Fig. 5. ET-1/ET_AR axis downregulates miR-200b/c via ZEB1.

a Expression of ZEB1 and ET_AR proteins in HEY cells transfected for 48 h with siRNA control (si-Ctr) or si-ET_AR or treated with MAC and stimulated or not for 48 h with ET-1 analyzed by WB. β-actin is used as loading control. b Luciferase activity in HEY cells co-transfected for 48 h with si-Ctr, si-ET_AR, and the ZEB1 promoter reporter plasmid and stimulated with ET-1 and/or MAC for 24 h.Values are the mean ± SD expressed as fold induction (n = 3; *p < 0.0001 vs. si-Ctr; **p < 0.0001 vs.

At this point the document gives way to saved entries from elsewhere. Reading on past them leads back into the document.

## src/hdl/grouped_sorted_list_engine_defines.svh

```systemverilog
// ----------------------------------------------------------------------------
// Grouped sorted list engine: assertion macros
// Clocked on clk_i, disabled while rst_ni is low.
// ----------------------------------------------------------------------------
`ifndef GROUPED_SORTED_LIST_ENGINE_DEFINES_SVH
`define GROUPED_SORTED_LIST_ENGINE_DEFINES_SVH

`ifndef SYNTHESIS
`define GSLE_ASSERT(label, ante, cons) \
  label: assert property (@(posedge clk_i) disable iff (!rst_ni) (ante) |-> (cons)) \
    else $error("gsle assertion failed");
`define GSLE_ASSERT_NEXT(label, ante, cons) \
  label: assert property (@(posedge clk_i) disable iff (!rst_ni) (ante) |=> (cons)) \
    else $error("gsle assertion failed");
`else
`define GSLE_ASSERT(label, ante, cons)
`define GSLE_ASSERT_NEXT(label, ante, cons)
`endif

`endif

```

## src/hdl/gsle_pkg.sv

```systemverilog
// ----------------------------------------------------------------------------
// gsle_pkg
// Shared constants and types of the grouped sorted list engine.
// ----------------------------------------------------------------------------
`default_nettype none

package gsle_pkg;

  localparam int unsigned NUM_GROUPS_DEF     = 4;
  localparam int unsigned GROUP_CAPACITY_DEF = 8;
  localparam int unsigned CODE_BITS_DEF      = 16;

  localparam int unsigned GROUP_SEL_W = 2;
  localparam int unsigned CODE_VAL_W  = 16;
  localparam int unsigned REMOVED_W   = 3;
  localparam int unsigned FILL_W      = 4;

  typedef enum logic {
    REQ_INSERT = 1'b0,
    REQ_REMOVE = 1'b1
  } req_e;

  typedef enum logic {
    ST_DONE = 1'b0,
    ST_FULL = 1'b1
  } status_e;

  // per-cycle command from a row to its cells
  typedef struct packed {
    logic ins_en;
    logic rem_en;
  } cell_ctl_t;

  // row status back to the top level
  typedef struct packed {
    logic full;
    logic hit;
  } row_stat_t;

endpackage

`default_nettype wire

```

## src/hdl/grouped_sorted_list_engine.sv

```systemverilog
// ----------------------------------------------------------------------------
// grouped_sorted_list_engine
// Fixed set of groups, each an ascending list of codes held in a chain of
// cells. Insert into one group, remove first match from all groups.
//
//   channel  dir  handshake                fields
//   in       in   in_valid_i / in_ready_o  req_type_i group_sel_i code_value_i
//   out      out  out_valid_o / out_ready_i status_o removed_count_o group_fill_o
//
// One item per cycle unless out_ready_i holds a result: every cell compares
// against the code in parallel and shifts by one slot in the same cycle; the
// result is registered, and out_valid_o rises in the cycle after accept.
// Reset clears all counts and occupied flags at once; no clearing pass.
// While a result is held by out_ready_i low, in_ready_o is low.
// ----------------------------------------------------------------------------
`default_nettype none

`include "grouped_sorted_list_engine_defines.svh"

module grouped_sorted_list_engine #(
  parameter int unsigned NUM_GROUPS     = gsle_pkg::NUM_GROUPS_DEF,
  parameter int unsigned GROUP_CAPACITY = gsle_pkg::GROUP_CAPACITY_DEF,
  parameter int unsigned CODE_BITS      = gsle_pkg::CODE_BITS_DEF
) (
  input  wire logic                               clk_i,
  input  wire logic                               rst_ni,
  input  wire logic                               in_valid_i,
  output logic                                    in_ready_o,
  input  wire logic                               req_type_i,
  input  wire logic [gsle_pkg::GROUP_SEL_W-1:0]   group_sel_i,
  input  wire logic [gsle_pkg::CODE_VAL_W-1:0]    code_value_i,
  output logic                                    out_valid_o,
  input  wire logic                               out_ready_i,
  output logic                                    status_o,
  output logic [gsle_pkg::REMOVED_W-1:0]          removed_count_o,
  output logic [gsle_pkg::FILL_W-1:0]             group_fill_o
);

  localparam int unsigned CNT_W = $clog2(GROUP_CAPACITY + 1);

  logic                        accept;
  logic                        is_ins, is_rem, grp_ok;
  logic [31:0]                 code_ext;
  logic [CODE_BITS-1:0]        code;
  logic [NUM_GROUPS-1:0]       ins_sel;
  gsle_pkg::row_stat_t         stat  [NUM_GROUPS];
  logic [CNT_W-1:0]            count [NUM_GROUPS];
  logic [NUM_GROUPS-1:0]       hits;
  logic                        sel_full;
  logic [CNT_W-1:0]            sel_count;

  logic                               out_valid_q, out_valid_d;
  logic                               status_q, status_d;
  logic [gsle_pkg::REMOVED_W-1:0]     removed_q, removed_d;
  logic [gsle_pkg::FILL_W-1:0]        fill_q, fill_d;

  assign in_ready_o = !out_valid_q || out_ready_i;
  assign accept     = in_valid_i && in_ready_o;
  assign is_ins     = accept && (req_type_i == gsle_pkg::REQ_INSERT);
  assign is_rem     = accept && (req_type_i == gsle_pkg::REQ_REMOVE);
  assign grp_ok     = (32'(group_sel_i) < NUM_GROUPS);
  assign code_ext   = 32'(code_value_i);
  assign code       = code_ext[CODE_BITS-1:0];

  for (genvar g = 0; g < NUM_GROUPS; g++) begin : g_row
    assign ins_sel[g] = is_ins && (32'(group_sel_i) == g);
    assign hits[g]    = stat[g].hit;
    gsle_row #(
      .GROUP_CAPACITY(GROUP_CAPACITY),
      .CODE_BITS     (CODE_BITS)
    ) u_row (
      .clk_i   (clk_i),
      .rst_ni  (rst_ni),
      .ins_i   (ins_sel[g]),
      .rem_i   (is_rem),
      .code_i  (code),
      .stat_o  (stat[g]),
      .count_o (count[g])
    );
  end

  always_comb begin
    sel_full  = 1'b0;
    sel_count = '0;
    for (int g = 0; g < NUM_GROUPS; g++) begin
      if (32'(group_sel_i) == g) begin
        sel_full  = stat[g].full;
        sel_count = count[g];
      end
    end
  end

  always_comb begin
    out_valid_d = out_valid_q;
    status_d    = status_q;
    removed_d   = removed_q;
    fill_d      = fill_q;
    if (out_valid_q && out_ready_i) begin
      out_valid_d = 1'b0;
    end
    if (accept) begin
      out_valid_d = 1'b1;
      status_d    = gsle_pkg::ST_DONE;
      removed_d   = '0;
      fill_d      = '0;
      if (req_type_i == gsle_pkg::REQ_REMOVE) begin
        removed_d = gsle_pkg::REMOVED_W'($countones(hits));
      end else if (grp_ok) begin
        if (sel_full) begin
          status_d = gsle_pkg::ST_FULL;
          fill_d   = gsle_pkg::FILL_W'(sel_count);
        end else begin
          fill_d   = gsle_pkg::FILL_W'(sel_count + CNT_W'(1));
        end
      end
    end
  end

  always_ff @(posedge clk_i or negedge rst_ni) begin
    if (!rst_ni) begin
      out_valid_q <= 1'b0;
    end else begin
      out_valid_q <= out_valid_d;
    end
  end

  always_ff @(posedge clk_i) begin
    status_q  <= status_d;
    removed_q <= removed_d;
    fill_q    <= fill_d;
  end

  assign out_valid_o     = out_valid_q;
  assign status_o        = status_q;
  assign removed_count_o = removed_q;
  assign group_fill_o    = fill_q;

  `GSLE_ASSERT_NEXT(a_rem_result, is_rem, (status_o == gsle_pkg::ST_DONE) && (group_fill_o == '0))
  `GSLE_ASSERT_NEXT(a_ins_no_removed, is_ins, removed_count_o == '0)
  `GSLE_ASSERT(a_full_fill, out_valid_o && (status_o == gsle_pkg::ST_FULL), group_fill_o == gsle_pkg::FILL_W'(GROUP_CAPACITY))

endmodule

`default_nettype wire

```

## src/hdl/gsle_cell.sv

```systemverilog
// ----------------------------------------------------------------------------
// gsle_cell
// One slot of a sorted group: holds a code and an occupied flag, shifts
// right on insert and left on remove.
// ----------------------------------------------------------------------------
`default_nettype none

module gsle_cell #(
  parameter int unsigned CODE_BITS = gsle_pkg::CODE_BITS_DEF
) (
  input  wire logic                  clk_i,
  input  wire logic                  rst_ni,
  input  wire gsle_pkg::cell_ctl_t   ctl_i,
  input  wire logic [CODE_BITS-1:0]  code_i,
  input  wire logic [CODE_BITS-1:0]  left_val_i,
  input  wire logic                  left_occ_i,
  input  wire logic                  left_le_i,
  input  wire logic [CODE_BITS-1:0]  right_val_i,
  input  wire logic                  right_occ_i,
  output logic [CODE_BITS-1:0]       val_o,
  output logic                       occ_o,
  output logic                       le_o,
  output logic                       match_o
);

  logic [CODE_BITS-1:0] val_q, val_d;
  logic                 occ_q, occ_d;
  logic                 le;

  // le is monotone along a sorted row: false on the prefix below code
  assign le      = !occ_q || (code_i <= val_q);
  assign match_o = occ_q && (val_q == code_i);
  assign le_o    = le;
  assign val_o   = val_q;
  assign occ_o   = occ_q;

  always_comb begin
    val_d = val_q;
    occ_d = occ_q;
    if (ctl_i.ins_en) begin
      if (left_le_i) begin
        val_d = left_val_i;
        occ_d = left_occ_i;
      end else if (le) begin
        val_d = code_i;
        occ_d = 1'b1;
      end
    end else if (ctl_i.rem_en && le) begin
      val_d = right_val_i;
      occ_d = right_occ_i;
    end
  end

  always_ff @(posedge clk_i or negedge rst_ni) begin
    if (!rst_ni) begin
      occ_q <= 1'b0;
    end else begin
      occ_q <= occ_d;
    end
  end

  always_ff @(posedge clk_i) begin
    val_q <= val_d;
  end

endmodule

`default_nettype wire

```

## src/hdl/gsle_row.sv

```systemverilog
// ----------------------------------------------------------------------------
// gsle_row
// One group: a chain of cells kept in ascending order, plus its fill count.
// ----------------------------------------------------------------------------
`default_nettype none

module gsle_row #(
  parameter int unsigned GROUP_CAPACITY = gsle_pkg::GROUP_CAPACITY_DEF,
  parameter int unsigned CODE_BITS      = gsle_pkg::CODE_BITS_DEF,
  localparam int unsigned CNT_W         = $clog2(GROUP_CAPACITY + 1)
) (
  input  wire logic                 clk_i,
  input  wire logic                 rst_ni,
  input  wire logic                 ins_i,
  input  wire logic                 rem_i,
  input  wire logic [CODE_BITS-1:0] code_i,
  output gsle_pkg::row_stat_t       stat_o,
  output logic [CNT_W-1:0]          count_o
);

  logic [CNT_W-1:0]     count_q, count_d;
  gsle_pkg::cell_ctl_t  ctl;
  logic [CODE_BITS-1:0] val   [GROUP_CAPACITY];
  logic                 occ   [GROUP_CAPACITY];
  logic                 le    [GROUP_CAPACITY];
  logic [GROUP_CAPACITY-1:0] match;
  logic                 full;
  logic                 hit;

  assign full       = (count_q >= CNT_W'(GROUP_CAPACITY));
  assign hit        = |match;
  assign ctl.ins_en = ins_i && !full;
  assign ctl.rem_en = rem_i && hit;
  assign stat_o.full = full;
  assign stat_o.hit  = hit;
  assign count_o     = count_q;

  for (genvar i = 0; i < GROUP_CAPACITY; i++) begin : g_cell
    logic [CODE_BITS-1:0] lv, rv;
    logic                 lo, ll, ro;
    if (i == 0) begin : g_first
      assign lv = '0;
      assign lo = 1'b0;
      assign ll = 1'b0;
    end else begin : g_mid_l
      assign lv = val[i-1];
      assign lo = occ[i-1];
      assign ll = le[i-1];
    end
    if (i == GROUP_CAPACITY - 1) begin : g_last
      assign rv = '0;
      assign ro = 1'b0;
    end else begin : g_mid_r
      assign rv = val[i+1];
      assign ro = occ[i+1];
    end
    gsle_cell #(
      .CODE_BITS(CODE_BITS)
    ) u_cell (
      .clk_i       (clk_i),
      .rst_ni      (rst_ni),
      .ctl_i       (ctl),
      .code_i      (code_i),
      .left_val_i  (lv),
      .left_occ_i  (lo),
      .left_le_i   (ll),
      .right_val_i (rv),
      .right_occ_i (ro),
      .val_o       (val[i]),
      .occ_o       (occ[i]),
      .le_o        (le[i]),
      .match_o     (match[i])
    );
  end

  always_comb begin
    count_d = count_q;
    if (ctl.ins_en) begin
      count_d = count_q + CNT_W'(1);
    end else if (ctl.rem_en) begin
      count_d = count_q - CNT_W'(1);
    end
  end

  always_ff @(posedge clk_i or negedge rst_ni) begin
    if (!rst_ni) begin
      count_q <= '0;
    end else begin
      count_q <= count_d;
    end
  end

endmodule

`default_nettype wire
```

ET-1 stimulated si-Ctr). c qRT-PCR for miR-200b/c expression in HEY cells transfected with si-Ctr or si-ZEB1 and stimulated with ET-1 for 72 h in the absence or in the presence of MAC. U6 is used to normalize. Values are the mean ± SD (n = 3; *p < 0.001 vs. unstimulated Ctr; **p < 0.001 vs. ET-1-stimulated Ctr). d Pri-miR-200b/c expression in cells transfected and treated as in c for 48 h is evaluated by qRT-PCR and normalized to cyclophilin-A. Values are the mean ± SD (n = 3; *, p < 0.01 vs. unstimulated Ctr; **p < 0.001 vs. ET-1-stimulated Ctr). e Schematic representation of the ZEB1 binding sites contained in the miR-200b/c promoter reporter plasmids. f Luciferase activity in HEY cells co-transfected for 48 h with si-Ctr, si-ET_AR, or si-ZEB1 and the reporter plasmids for miR-200b/c promoters and stimulated or not with ET-1 and/or MAC for 24 h. Values are the mean ± SD expressed as fold induction (n = 3; *p < 0.001 vs. unstimulated Ctr; **p < 0.001 vs. ET-1-stimulated Ctr).